In conclusion, the demonstrated mathematical equivalence of a network's largescale and local, subgraphbased structure underscores the need to understand the properties and evolution of cellular networks as fully integrated systems, where the achievable local changes are inherently intertwined with the network's global organization. Also, the interdependence between the local and global architecture is by no means limited to cellular networks but is expected to apply to all networked systems, from the World Wide Web to transportation and social networks (8–12, 33). Indeed, preliminary results indicate that the analysis described here can be successfully carried out for the Internet topology and other networks (12, 34, 35) and may have an impact on our understanding of cycles in complex networks as well (36, 37) (A.V., J. G. Oliveira, and A.L.B., unpublished work).

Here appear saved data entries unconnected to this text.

`src/rtl/phy_stat_pkg.sv`:
```
package phy_stat_pkg;

    localparam int unsigned DATA_W  = 8;
    localparam int unsigned ADDR_W  = 8;
    localparam int unsigned N_STAT  = 5;
    localparam int unsigned LS_W    = 2;

    localparam logic [ADDR_W-1:0] ADR_EVT     = 8'h14;
    localparam logic [ADDR_W-1:0] ADR_DBG     = 8'h15;
    localparam logic [ADDR_W-1:0] ADR_SCR_LD  = 8'h16;
    localparam logic [ADDR_W-1:0] ADR_SCR_SET = 8'h17;
    localparam logic [ADDR_W-1:0] ADR_SCR_CLR = 8'h18;

    typedef enum logic [1:0] {
        RSEL_NONE,
        RSEL_EVT,
        RSEL_DBG,
        RSEL_SCR
    } rsel_e;

    typedef enum logic [1:0] {
        SOP_HOLD,
        SOP_LOAD,
        SOP_SET,
        SOP_CLR
    } sop_e;

    typedef struct packed {
        rsel_e rsel;
        sop_e  sop;
        logic  evt_clr;
    } dec_t;

    function automatic dec_t decode(input logic [ADDR_W-1:0] a,
                                    input logic rd, input logic wr);
        dec_t d;
        d.rsel    = RSEL_NONE;
        d.sop     = SOP_HOLD;
        d.evt_clr = 1'b0;
        unique case (a)
            ADR_EVT: begin
                d.rsel    = RSEL_EVT;
                d.evt_clr = rd;
            end
            ADR_DBG: d.rsel = RSEL_DBG;
            ADR_SCR_LD: begin
                d.rsel = RSEL_SCR;
                if (wr) d.sop = SOP_LOAD;
            end
            ADR_SCR_SET: begin
                d.rsel = RSEL_SCR;
                if (wr) d.sop = SOP_SET;
            end
            ADR_SCR_CLR: begin
                d.rsel = RSEL_SCR;
                if (wr) d.sop = SOP_CLR;
            end
            default: ;
        endcase
        return d;
    endfunction

endpackage

```
`src/rtl/stat_edge_qual.sv`:
```
module stat_edge_qual #(
    parameter int unsigned N = 5
) (
    input  logic         clk,
    input  logic         rst,
    input  logic [N-1:0] stat_in,
    input  logic [N-1:0] rise_en,
    input  logic [N-1:0] fall_en,
    output logic [N-1:0] evt
);
    logic [N-1:0] prev_q;

    // Tracks the input during reset so a level present at release is not an edge.
    always_ff @(posedge clk) begin
        prev_q <= stat_in;
    end

    for (genvar i = 0; i < N; i++) begin : g_bit
        logic rise_w, fall_w;
        assign rise_w = stat_in[i] & ~prev_q[i];
        assign fall_w = ~stat_in[i] & prev_q[i];
        assign evt[i] = ~rst & ((rise_w & rise_en[i]) | (fall_w & fall_en[i]));
    end
endmodule

```
`src/rtl/evt_latch.sv`:
```
module evt_latch #(
    parameter int unsigned N = 5
) (
    input  logic         clk,
    input  logic         rst,
    input  logic [N-1:0] evt,
    input  logic         clr,
    output logic [N-1:0] q
);
    always_ff @(posedge clk) begin
        if (rst)
            q <= '0;
        else if (clr)
            q <= evt;          // concurrent events survive the clear
        else
            q <= q | evt;
    end
endmodule

```
`src/rtl/scratch_byte.sv`:
```
module scratch_byte
    import phy_stat_pkg::*;
#(
    parameter int unsigned W = 8
) (
    input  logic         clk,
    input  logic         rst,
    input  sop_e         op,
    input  logic [W-1:0] wdata,
    output logic [W-1:0] q
);
    always_ff @(posedge clk) begin
        if (rst) begin
            q <= '0;
        end else begin
            unique case (op)
                SOP_LOAD: q <= wdata;
                SOP_SET:  q <= q | wdata;
                SOP_CLR:  q <= q & ~wdata;
                default:  q <= q;
            endcase
        end
    end
endmodule

```
`src/rtl/phy_stat_regs.sv`:
```
module phy_stat_regs
    import phy_stat_pkg::*;
#(
    parameter int unsigned DW = DATA_W,
    parameter int unsigned AW = ADDR_W,
    parameter int unsigned N  = N_STAT,
    parameter int unsigned LW = LS_W
) (
    input  logic          clk,
    input  logic          rst,
    input  logic [AW-1:0] reg_addr,
    input  logic          reg_rd,
    input  logic          reg_wr,
    input  logic [DW-1:0] reg_wdata,
    output logic [DW-1:0] reg_rdata,
    input  logic [N-1:0]  stat_in,
    input  logic [N-1:0]  rise_en,
    input  logic [N-1:0]  fall_en,
    input  logic [LW-1:0] line_state
);
    localparam int unsigned EVT_PAD = DW - N;
    localparam int unsigned DBG_PAD = DW - LW;

    dec_t          dec;
    logic [N-1:0]  evt;
    logic [N-1:0]  latch_q;
    logic [DW-1:0] scr_q;

    assign dec = decode(reg_addr, reg_rd, reg_wr);

    stat_edge_qual #(.N(N)) i_qual (
        .clk     (clk),
        .rst     (rst),
        .stat_in (stat_in),
        .rise_en (rise_en),
        .fall_en (fall_en),
        .evt     (evt)
    );

    evt_latch #(.N(N)) i_latch (
        .clk (clk),
        .rst (rst),
        .evt (evt),
        .clr (dec.evt_clr),
        .q   (latch_q)
    );

    scratch_byte #(.W(DW)) i_scr (
        .clk   (clk),
        .rst   (rst),
        .op    (dec.sop),
        .wdata (reg_wdata),
        .q     (scr_q)
    );

    always_comb begin
        unique case (dec.rsel)
            RSEL_EVT: reg_rdata = {{EVT_PAD{1'b0}}, latch_q};
            RSEL_DBG: reg_rdata = {{DBG_PAD{1'b0}}, line_state};
            RSEL_SCR: reg_rdata = scr_q;
            default:  reg_rdata = '0;
        endcase
    end
endmodule

```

Therefore, although there appears to be significant freedom in the evolution (and subsequent function) of various complex networks, the kind and abundance of local interaction patterns are uniquely characterized by their two global parameters, raising intriguing questions about the role of local, individual events in shaping a network's overall behavior.
Acknowledgments
We thank G. Balázsi for comments on the manuscript. Research at the University of Notre Dame and Northwestern University was supported by grants from the U.S. Department of Energy, the National Institutes of Health, and the National Science Foundation. Part of this work was supported by the Fonds National Suisse.
Footnotes

↵¶ To whom correspondence should be addressed. Email: alb{at}nd.edu.

This paper was submitted directly (Track II) to the PNAS office.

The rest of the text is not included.